Kitty Smith (KS): The first time I met you was when I was doing musical oncologists. I was very impressed with how kind you were. You just focused right in on how I was feeling. I was so impressed with you as a doctor and as a person. I already knew that I wanted you to be my oncologist because I liked everything about the way you presented yourself.
PC: The first time I met you I remember, actually, your smile. You always look beaming when you come in to see me. Even today, you had a huge smile and I just love it. I also feel that the relationship is very, very special. Sometimes it’s not easy having close relationships, especially being a cancer doctor, but there have been many times during the clinic day when I knew that you were coming in that I was like, “Oh, ya know, Kitty’s coming in today!”
KS: When I met you, there was just something that absolutely clicked. I love your sense of humor. I love that when I’m with you I can laugh about cancer and make fun of it. Like, OK, you know, it came uninvited, I didn’t have anything to do with letting this cancer in, but I don’t have to treat it with respect either. It didn’t respect me, I don’t respect it. And, so, the relationship that I had with you seemed to be more important to me than the cancer was because you were taking care of the cancer, I was taking care of whether I am going to be happy today. Well of course I’m going to be happy today. Look at — there’s sunshine, it’s a new day. It’s hard not to smile when you’re seeing somebody who is so incredible as you are. And there’s never been a time that you’ve left me feeling hung out to dry. Anything that came up, you explained it to me fully. You never failed to give me hope and I feel like I’m not going to die of cancer. It’ll be something else. I’m not worried about it.

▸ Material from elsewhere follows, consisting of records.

Source: an optimization exercise on an open RTL-to-GDS flow (aim: small area and few clock cycles). Production flows keep margins and buffers that such runs may drop.
Where RTL was checked, it was by simulation tests only, not by an equivalence proof against the original.
Only the layout flow was run in run 2; the RTL was not checked for function there.

==> flow/design.v, too long to show whole: its modules and the start of the top module <==
// module iqfir_lane: 2044 lines
// module iqfir_resid: 91 lines
// module iqfir_slicer: 205 lines
// module iq_fir_qpsk_slicer: 128 lines
module iq_fir_qpsk_slicer (
  input  logic                                 clk,
  input  logic                                 rst,
  input  logic                                 s_tvalid,
  output logic                                 s_tready,
  input  logic [iqfir_pkg::IN_TDATA_W-1:0]     s_tdata,
  output logic                                 m_tvalid,
  input  logic                                 m_tready,
  output logic [iqfir_pkg::OUT_TDATA_W-1:0]    m_tdata,
  output logic                                 m_tuser,
  input  logic                                 cfg_valid,
  output logic                                 cfg_ready,
  input  logic [iqfir_pkg::CFG_IDX_W-1:0]      cfg_index,
  input  logic [iqfir_pkg::WEIGHT_W-1:0]       cfg_data
);
  // ...
==> flow/flow/run.sh <==
#!/bin/bash
# Layout flow: the standard synthesis, then an inverter cleanup around the full adders
# (flow/polfix.py, checked equivalent with ABC's cec before it is used), then the standard
# layout steps. Each tool writes its full output to its own log file here.
set -euo pipefail
RES=$PWD/orfs/results/$FLOW_PLATFORM/iq_fir_qpsk_slicer/base
LIB=$FLOW_HOME/platforms/$FLOW_PLATFORM/lib/sky130_fd_sc_hd__tt_025C_1v80.lib

bash standard.sh "$RES/1_2_yosys.v" > std_synth.log 2>&1

cp "$RES/1_2_yosys.v" yosys_orig.v
if python3 flow/polfix.py yosys_orig.v yosys_pol.v > polfix.log 2>&1; then
  for n in orig pol; do
    yosys -q -p "read_liberty -ignore_miss_func $LIB; read_verilog yosys_$n.v; hierarchy -top $FLOW_TOP; flatten; proc; opt_clean; techmap; opt -fast; dffunmap; write_blif -gates $n.blif" > yosys_blif_$n.log 2>&1
  done
  yosys-abc -c "cec orig.blif pol.blif" > cec.log 2>&1 || true
  if grep -q "Networks are equivalent" cec.log; then
    cp yosys_pol.v "$RES/1_2_yosys.v"
    echo "using the cleaned netlist" >> polfix.log
  else
    echo "cec did not prove equivalence; keeping the standard netlist" >> polfix.log
  fi
  rm -f orig.blif pol.blif
fi

# smallest buffer on each port (the standard flow picks a larger delay cell); clock tree
# from small clock buffers, without the dummy loads CTS adds for balancing
export BUFFER_PORTS_ARGS="-buffer_cell sky130_fd_sc_hd__buf_1"
export CTS_ARGS="-sink_clustering_enable -repair_clock_nets -dont_use_dummy_load -buf_list {sky130_fd_sc_hd__clkbuf_4 sky130_fd_sc_hd__clkbuf_8}"
bash standard.sh > std_layout.log 2>&1
==> flow/flow/polfix.py <==
#!/usr/bin/env python3
"""Inverter cleanup around full adders in a flat gate-level netlist (Yosys output).

A full adder is self-dual: FA(~a, ~b, ~c) = (~sum, ~cout). Synthesis leaves inverters between
chained sky130 fa cells; this script chooses for each fa cell whether to implement it on
complemented signals so that as few inverters as possible are needed (simulated annealing,
then a greedy pass); an xor2/xnor2 that drives such a signal may swap to the other kind
instead of needing an inverter. It then rebuilds the inverters: at most one per signal and
polarity.  Usage: polfix.py IN.v OUT.v"""
import re
import sys
import random

OUT_PINS = {"X", "Y", "Q", "Q_N", "SUM", "COUT", "HI", "LO"}
INV_RE = re.compile(r"^sky130_fd_sc_hd__(inv|clkinv)_\d+$")
FA_RE = re.compile(r"^sky130_fd_sc_hd__fa_\d+$")
XOR_RE = re.compile(r"^sky130_fd_sc_hd__(xor2|xnor2)_(\d+)$")
FA_IN = ("A", "B", "CIN")
FA_OUT = ("SUM", "COUT")

src = open(sys.argv[1]).read()
m = re.search(r"\bmodule\b.*?;", src, re.S)
body_start = m.end()
end = src.rindex("endmodule")

# ports
ports = set()
for d in re.finditer(r"^\s*(input|output|inout)\s+(?:wire\s+)?(\[[^\]]*\]\s*)?([^;]+);", src, re.M):
    for nm in d.group(3).split(","):
        nm = nm.strip()
        if d.group(2):
            a, b = [int(x) for x in d.group(2).strip()[1:-1].split(":")]
            for i in range(min(a, b), max(a, b) + 1):
                ports.add(f"{nm}[{i}]")
        ports.add(nm)
out_ports = set()
for d in re.finditer(r"^\s*output\s+(?:wire\s+)?(\[[^\]]*\]\s*)?([^;]+);", src, re.M):
    for nm in d.group(2).split(","):
        nm = nm.strip()
        if d.group(1):
            a, b = [int(x) for x in d.group(1).strip()[1:-1].split(":")]
            for i in range(min(a, b), max(a, b) + 1):
                out_ports.add(f"{nm}[{i}]")
        out_ports.add(nm)

if re.search(r"^\s*assign\b", src, re.M):
    sys.exit("netlist has assign statements; not handled")

inst_re = re.compile(r"^\s*(sky130_fd_sc_hd__\w+)\s+(\S+)\s*\((.*?)\);\s*$", re.S | re.M)
pin_re = re.compile(r"\.(\w+)\(\s*(.*?)\s*\)(?=\s*[,)]|\s*$)", re.S)
insts = []
for mm in inst_re.finditer(src, body_start, end):
    typ, name, body = mm.group(1), mm.group(2), mm.group(3)
    pins = {}
    for p in re.finditer(r"\.(\w+)\((.*?)\)\s*(,|$)", body, re.S):
        pins[p.group(1)] = p.group(2).strip()
    insts.append({"type": typ, "name": name, "pins": pins, "span": mm.span()})

def norm(n):
    return n.strip()

driver = {}
for i, it in enumerate(insts):
    for p, n in it["pins"].items():
        if p in OUT_PINS:
            driver[norm(n)] = (i, p)

is_inv = [bool(INV_RE.match(it["type"])) for it in insts]
is_fa = [bool(FA_RE.match(it["type"])) for it in insts]
# inverters that drive a port, or whose input is a constant, stay as ordinary gates
for i, it in enumerate(insts):
    if is_inv[i]:
        y = norm(it["pins"]["Y"]); a = norm(it["pins"]["A"])
        if y in ports or "'" in a:
            is_inv[i] = False

def root(n):
    """(root net, parity) of net n, following removable inverters."""
    par = 0
    seen = 0
    while n in driver and is_inv[driver[n][0]]:
        n = norm(insts[driver[n][0]]["pins"]["A"])
        par ^= 1
        seen += 1
        if seen > 1000:
            raise SystemExit("inverter loop")
    return n, par

# loads: every input pin of a non-removable cell, plus output ports
loads = []   # (inst index or -1 for port, pin, root, parity)
for i, it in enumerate(insts):
    if is_inv[i]:
        continue
    for p, n in it["pins"].items():
        if p in OUT_PINS:
            continue
        n = norm(n)
        if "'" in n:
            continue
        r, par = root(n)
        loads.append((i, p, r, par))
for n in out_ports:
    if n in driver and is_inv[driver[n][0]]:
        pass  # cannot happen (port-driving inverters are kept)

# root -> driving fa (if any)
root_fa = {}
for i, it in enumerate(insts):
    if is_fa[i]:
        for p in FA_OUT:
            root_fa[norm(it["pins"][p])] = i
root_xor = {}
for i, it in enumerate(insts):
    if XOR_RE.match(it["type"]):
        n = norm(it["pins"].get("X", it["pins"].get("Y", "")))
        if n and n not in out_ports:
            root_xor[n] = i
loads_of = {}
for k, (i, p, r, par) in enumerate(loads):
    loads_of.setdefault(r, []).append(k)
# port nets that are roots need their true value
port_need = {r for r in out_ports if r in driver}

o = [0] * len(insts)

def need_of(r):
    need = set()
    for k in loads_of.get(r, []):
        i, p, _, par = loads[k]
        need.add(par ^ (o[i] if is_fa[i] else 0))
    if r in port_need:
        need.add(0)
    return need

def phys_of(r, need):
    if r in root_fa:
        return o[root_fa[r]]
    if r in root_xor:
        return 1 if need == {1} else 0
    return 0

def cost_root(r):
    need = need_of(r)
    return 1 if (need - {phys_of(r, need)}) else 0

roots = set(loads_of) | set(root_fa)
total = sum(cost_root(r) for r in roots)
fa_roots = {}
for i, it in enumerate(insts):
    if is_fa[i]:
        rs = set(norm(it["pins"][p]) for p in FA_OUT)
        for p in FA_IN:
            n = norm(it["pins"][p])
            if "'" not in n:
                rs.add(root(n)[0])
        fa_roots[i] = rs
start = total
import math
rnd = random.Random(1)
order = list(fa_roots)
best = total
best_o = list(o)
steps = 200 * max(1, len(order))
T0, T1 = 2.0, 0.05
for step in range(steps):
    T = T0 * (T1 / T0) ** (step / steps)
    i = order[rnd.randrange(len(order))]
    before = sum(cost_root(r) for r in fa_roots[i])
    o[i] ^= 1
    after = sum(cost_root(r) for r in fa_roots[i])
    d = after - before
    if d <= 0 or rnd.random() < math.exp(-d / T):
        total += d
        if total < best:
            best = total
            best_o = list(o)
    else:
        o[i] ^= 1
o = best_o
total = best
improved = True
while improved:
    improved = False
    for i in order:
        before = sum(cost_root(r) for r in fa_roots[i])
        o[i] ^= 1
        after = sum(cost_root(r) for r in fa_roots[i])
        if after < before:
            total += after - before
            improved = True
        else:
            o[i] ^= 1

# rebuild
cnt = [0]
def newnet(base):
    cnt[0] += 1
    return f"_pol{cnt[0]}_"
new_wires = []
new_insts = []
net_of = {}   # (root, parity) -> net name
xor_flip = set()
for r in roots:
    need = need_of(r)
    phys = phys_of(r, need)
    if r in root_xor and phys == 1:
        xor_flip.add(root_xor[r])
    if phys == 0:
        net_of[(r, 0)] = r
        if 1 in need:
            nn = newnet(r); new_wires.append(nn)
            new_insts.append(("sky130_fd_sc_hd__inv_1", r, nn))
            net_of[(r, 1)] = nn
    else:
        pn = newnet(r); new_wires.append(pn)
        net_of[(r, 1)] = pn
        if 0 in need:
            new_insts.append(("sky130_fd_sc_hd__inv_1", pn, r))
            net_of[(r, 0)] = r

def esc(v):
    return v + " " if v.startswith("\\") else v

pos = 0
body_text = src
pieces = []
last = 0
for i, it in enumerate(insts):
    s, e = it["span"]
    pieces.append(src[last:s])
    last = e
    if is_inv[i]:
        continue
    pins = dict(it["pins"])
    for p, n in it["pins"].items():
        nn = norm(n)
        if p in OUT_PINS:
            if (is_fa[i] and o[i]) or i in xor_flip:
                pins[p] = net_of[(nn, 1)]
            continue
        if "'" in nn:
            continue
        r, par = root(nn)
        need = par ^ (o[i] if is_fa[i] else 0)
        pins[p] = net_of[(r, need)]
    typ = it["type"]
    if i in xor_flip:
        mm = XOR_RE.match(typ)
        typ = f"sky130_fd_sc_hd__{'xnor2' if mm.group(1) == 'xor2' else 'xor2'}_{mm.group(2)}"
        pins = {("Y" if k == "X" else "X" if k == "Y" else k): v for k, v in pins.items()}
    txt = f"  {typ} {it['name']} (\n" + ",\n".join(f"    .{p}({esc(v)})" for p, v in pins.items()) + "\n  );"
    pieces.append(txt)
pieces.append(src[last:end])
decl = "".join(f"  wire {w};\n" for w in new_wires)
invs = "".join(f"  sky130_fd_sc_hd__inv_1 _polinv{k}_ (\n    .A({esc(a)}),\n    .Y({esc(y)})\n  );\n"
               for k, (t, a, y) in enumerate(new_insts))
res = src[:body_start] + "\n" + decl + "".join(pieces)[len(src[:body_start]):] + invs + src[end:]
open(sys.argv[2], "w").write(res)
ninv_before = sum(1 for i, it in enumerate(insts) if INV_RE.match(it["type"]))
ninv_kept = sum(1 for i, it in enumerate(insts) if INV_RE.match(it["type"]) and not is_inv[i])
print(f"polfix: fa {sum(is_fa)}, flipped {sum(o)}, inverters {ninv_before} -> {ninv_kept + len(new_insts)} (cost {start} -> {total})")
==> flow/standard.sh <==
#!/bin/bash
# synth_recipe.tcl (not shown) runs the flow's synth.tcl, then flattens the netlist and writes it again
# the make line also repeats each setting of config.mk as NAME=value (left out here)
make -C /OpenROAD-flow-scripts/flow DESIGN_CONFIG=/design/flow/config.mk WORK_HOME=/design/flow/orfs CLKGATE_MAP_FILE= SYNTH_SCRIPT=/design/flow/synth_recipe.tcl "${@:-finish}"
==> flow/config.mk <==
export PLATFORM = sky130hd
export DESIGN_NAME = iq_fir_qpsk_slicer
export DESIGN_NICKNAME = iq_fir_qpsk_slicer
export VERILOG_FILES = /design/flow/design.v
export SDC_FILE = /design/flow/constraint.sdc
export NUM_CORES = 4
export LEC_CHECK = 0
export CAP_MARGIN = 20
export CORE_MARGIN = 2
export CORE_UTILIZATION = 40
export SLEW_MARGIN = 20
==> flow/constraint.sdc <==
create_clock -name core_clock -period 7.5 [get_ports {clk}]
set_input_delay 1.5000 -clock core_clock [delete_from_list [all_inputs] [get_ports {clk}]]
set_output_delay 1.5000 -clock core_clock [all_outputs]
set_load 0.01 [all_outputs]
==> results.toml, run 1 <==
[placed_design]
dp.cells = 6055
placed_cell_area_sq_mm = 0.0511

[final_layout]
top_regs = "digits: 60 flops, o_tag: 31 flops, s1_tag: 31 flops"
clkbuf_count = 77
inverters = 113
seq_area_frac = 0.203
diodes = 3
buffer_area_frac = 0.0536

[routing]
routed-wl-met3_um = 15200
via_per_inst = 5.94
dr.pass1.iters = 6
route.vias.total = 36500

[worst_setup_path]
path_buf_inv = 2
crit_end = "s1_sum_i[25]"

[sta]
hold_viol_final = 0
worst_clock_skew_ns = 0.0555
finalWorstSetupSlack_ns = 0.284
finalSetupTns_ns = 0

[status]
status = "timing/DRC/antenna clean"

[floorplanning]
fp.dieH_um = 351
die_area_sq_mm = 0.123
num_tap_cells = 1612

[clocking]
post-cts-setup-buffers = 0

[flow_run]
max_cap_violations = 0

[min_path]
whs_path_depth = 0
Testbench counts, summed over its fixed seeds: cycles 16,400.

PC: Did you find it hard to deal with me leaving?
KS: I was devastated, not just because you were my doctor, but because you were my friend and I don’t deal well with losing people in my life. There were times I couldn’t even look at your picture without sobbing.

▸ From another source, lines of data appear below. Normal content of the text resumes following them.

From an optimization exercise on the open Yosys and OpenROAD flow, aimed at small area, a short achievable clock period and few clock cycles per item; shortcuts taken in it are not production practice. In this exercise RTL edits were held to simulation tests only and were not proved equivalent to the original. No activity file was given, so power comes from the tool's default toggle rates.

the previous run:
## rational_arithmetic_unit
module rational_arithmetic_unit (
   input  logic        clock,
   input  logic        reset,
   input  logic        req_valid,
   output logic        req_ready,
   input  logic [2:0]  req_op,
   input  logic [31:0] req_a_num,
   input  logic [31:0] req_a_den,
   input  logic [31:0] req_b_num,
   input  logic [31:0] req_b_den,
   output logic        rsp_valid,
   input  logic        rsp_ready,
   output logic [31:0] rsp_res_num,
   output logic [30:0] rsp_res_den,
   output logic        rsp_less,
   output logic        rsp_greater,
   output logic        rsp_equal,
   output logic        rsp_zero_den,
   output logic        rsp_overflow
);
For scale: roughly 5100 cells after synthesis, ~430 flip-flops, about 210 I/O pins.
clock: 7.0 ns
lec_check: 0
cap_margin: 20
core_margin: 2
core_utilization: 40
cts_buf_list: sky130_fd_sc_hd__clkbuf_8
setup_slack_margin: 3.2
slew_margin: 20
run.sh (not shown) runs the stock make flow with config.mk's settings and CLKGATE_MAP_FILE= SYNTH_SCRIPT=/design/flow/synth_recipe.tcl, a recipe that flattens the netlist after the stock synthesis.
Testbench counts of the previous run, summed over its fixed seeds: cycles 31,150, items 2,400.
What the current run does differently from the previous run at the input level:
-- flow/design.v --
<<< the previous run, line 315
   assign x_mag = bx_ff[31] ? -bx_ff : bx_ff;
   assign y_mag = by_ff[31] ? -by_ff : by_ff;
   logic [31:0] su, sv;
   logic [3:0]  pu, pv;
   assign su = g_take ? x_mag : u_ff;
   assign sv = g_take ? y_mag : v_ff;
   assign pu = g_take ? bx_ff[3:0] : u_ff[3:0];    
   assign pv = g_take ? by_ff[3:0] : v_ff[3:0];
   logic        g_uodd, g_vodd, g_both, g_done, g_usel, g_vsel, g_shac, g_shbd, g_adda, g_addb;
   logic [3:0]  g_x;
   logic [31:0] g_u, g_v, g_a, g_b, g_c, g_d;
   logic [1:0]  g_t;          
   assign g_uodd = pu[0];
   assign g_vodd = pv[0];
   assign g_both = g_uodd && g_vodd;
   assign g_done = g_both && uv_eq;
   assign g_x    = g_both ? d1[3:0] : (!g_uodd && !g_vodd) ? (pu | pv)
                 : !g_uodd ? pu : pv;
   assign g_t    = g_x[1] ? 2'd0 : g_x[2] ? 2'd1 : g_x[3] ? 2'd2 : 2'd3;
   assign g_usel = g_both ? !d1[32] : !g_uodd;
>>> the current run, line 315
   assign x_mag = bx_ff[31] ? -bx_ff : bx_ff;
   assign y_mag = by_ff[31] ? -by_ff : by_ff;
   logic        g_uodd, g_vodd, g_both, g_done, g_usel, g_vsel, g_shac, g_shbd, g_adda, g_addb;
   logic [31:0] g_x, g_u, g_v, g_a, g_b, g_c, g_d;
   logic [1:0]  g_t;          
   assign g_uodd = u_ff[0];
   assign g_vodd = v_ff[0];
   assign g_both = g_uodd && g_vodd;
   assign g_done = g_both && uv_eq;
   assign g_x    = g_both ? d1[31:0] : (!g_uodd && !g_vodd) ? (u_ff | v_ff)
                 : !g_uodd ? u_ff : v_ff;
   assign g_t    = g_x[1] ? 2'd0 : g_x[2] ? 2'd1 : g_x[3] ? 2'd2 : 2'd3;
   assign g_usel = g_both ? !d1[32] : !g_uodd;
<<< the previous run, line 338
   assign g_adda = g_both &&  d1[32];
   assign g_addb = g_both && !d1[32];
   assign g_u    = {1'b0, (g_both ? d1[31:1] : su[31:1])} >> g_t;
   assign g_v    = {1'b0, (g_both ? d2[31:1] : sv[31:1])} >> g_t;
   assign g_a    = {a_ff[30:0], 1'b0} << g_t;
   assign g_b    = {b_ff[30:0], 1'b0} << g_t;
>>> the current run, line 331
   assign g_adda = g_both &&  d1[32];
   assign g_addb = g_both && !d1[32];
   assign g_u    = {1'b0, (g_both ? d1[31:1] : u_ff[31:1])} >> g_t;
   assign g_v    = {1'b0, (g_both ? d2[31:1] : v_ff[31:1])} >> g_t;
   assign g_a    = {a_ff[30:0], 1'b0} << g_t;
   assign g_b    = {b_ff[30:0], 1'b0} << g_t;
<<< the previous run, line 383
               end else begin
                  sgn_in = bx_ff[31] ^ by_ff[31];
                  u_in   = (!g_uodd) ? g_u : x_mag;
                  v_in   = (!g_vodd) ? g_v : y_mag;
                  a_in   = (g_uodd || !g_vodd) ? 32'd1 : (32'd2 << g_t);
                  if (bx_ff[31] ^ by_ff[31]) a_in = -a_in;
                  b_in   = 32'd0;
                  c_in   = 32'd0;
                  d_in   = (g_vodd || !g_uodd) ? 32'd1 : (32'd2 << g_t);
                  gs_in  = 1'b1;
               end
>>> the current run, line 376
               end else begin
                  sgn_in = bx_ff[31] ^ by_ff[31];
                  u_in   = x_mag;
                  v_in   = y_mag;
                  a_in   = (bx_ff[31] ^ by_ff[31]) ? '1 : 32'd1;
                  b_in   = 32'd0;
                  c_in   = 32'd0;
                  d_in   = 32'd1;
                  gs_in  = 1'b1;
               end
Findings:
Relative to the previous run, the power density normalized to cell area measured on the current run has increased by a few percent. The final worst setup slack on the previous run is in line with that on the current run. Between the previous run and the current run, cell count after synthesis is higher for the previous run, the current run comes in under that. Looking at utilization across the previous run and the current run, the one that comes out higher is the previous run. Run comparison: the previous run worst setup path startpoint dig_ff[1]; the current run worst setup path startpoint req_b_num[31]. [compare] base=the previous run new=the current run: highest attainable clock frequency saw little to no change; fraction of power spent switching nets lower. Any difference in final critical-path required period between the previous run and the current run is small enough to ignore. The previous run consumes more power than the current run.
Testbench counts of the current run, summed over its fixed seeds: cycles 32,307, items 2,400.

-- what the ideal ports hide --
In the flow no input, the clock included, has a driving cell. The finished layouts below were timed again as built, in two steps.
Step 1 (the two cells are an assumption about what drives the block):
set clk [get_ports {clock}]
set_driving_cell -lib_cell sky130_fd_sc_hd__clkbuf_16 $clk
set_driving_cell -lib_cell sky130_fd_sc_hd__buf_2 [delete_from_list [all_inputs] $clk]
Step 2 moves the port delays by t, midway between the first and last clock arrival at a register: inputs arrive t later, outputs are due t later. That takes back most of the time a late clock gives input paths.
a / b / c = no drivers / after step 1 / after step 2; a / b = the first two.
| run | shift t [ns] | slack for setup (ns) | hold slack, ns | worst setup path at the end | cell pins on the clock port's net |
|---|---|---|---|---|---|
| the previous run | 0.806 | 3.212 / 3.212 / 2.438 | 0.433 / 0.433 / 0.433 | input to register | 1 |
| the current run | 0.796 | 3.215 / 3.218 / 2.461 | 0.452 / 0.452 / 0.452 | input to register | 1 |
After both steps every run listed still meets setup and hold. For the previous run, which loses most, drivers alone change the setup slack by 0.000 ns; drivers and shift together by -0.774 ns.
This is an optimization exercise on Yosys and OpenROAD, whose aim is small area, not a production implementation.
Function was checked by simulation only, so behaviour that the tests miss may differ from the original.

Setup of onyx:
==> flow/design.v <==
package pifo_pkg;
    localparam int RANK_W   = 16;
    localparam int LEN_W    = 8;
    localparam int ENTRY_W  = RANK_W + LEN_W;   
    localparam int CAPACITY = 30;
    localparam int OCC_W    = 5;
    typedef logic [3:0]  apb_addr_t;
    typedef logic [31:0] apb_data_t;
    localparam apb_addr_t APB_ADDR_PUSH   = 4'h0;
    localparam apb_addr_t APB_ADDR_POP    = 4'h4;
    localparam apb_addr_t APB_ADDR_STATUS = 4'h8;
endpackage
module pifo_ins_bit (
    input  logic i_sel,
    input  logic i_sel_n,
    input  logic i_new,
    input  logic i_prev,
    output logic o_d
);
    assign o_d = (i_sel & i_new) | (i_sel_n & i_prev);
endmodule
module pifo_elim_a (
    input  logic i_nc0,
    input  logic i_nc1,
    input  logic i_r0,
    input  logic i_r1,
    input  logic i_any0,
    output logic o_z,
    output logic o_c0,
    output logic o_c1
);
    assign o_z  = ~((i_nc0 | i_r0) & (i_nc1 | i_r1));
    assign o_c0 = ~(i_nc0 | (i_r0 & i_any0));
    assign o_c1 = ~(i_nc1 | (i_r1 & i_any0));
endmodule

PC: Yeah, it was a very hard time in my life. Ya know, my father was ill and it definitely wasn’t easy practicing when you have a family member who’s sick. And it’s also hard to leave because of the relationships, ya know, my relationship with you. Although I found you a great doctor to replace me, I still felt like, whether it was justified or not, that somehow I’d let you down by leaving.
KS: I didn’t feel that way. The other patients too. We still talk about you and we still all miss you. So everybody was tickled when they found out that I was going to get to see you and to say hi in person. And, you know, some of us are still around.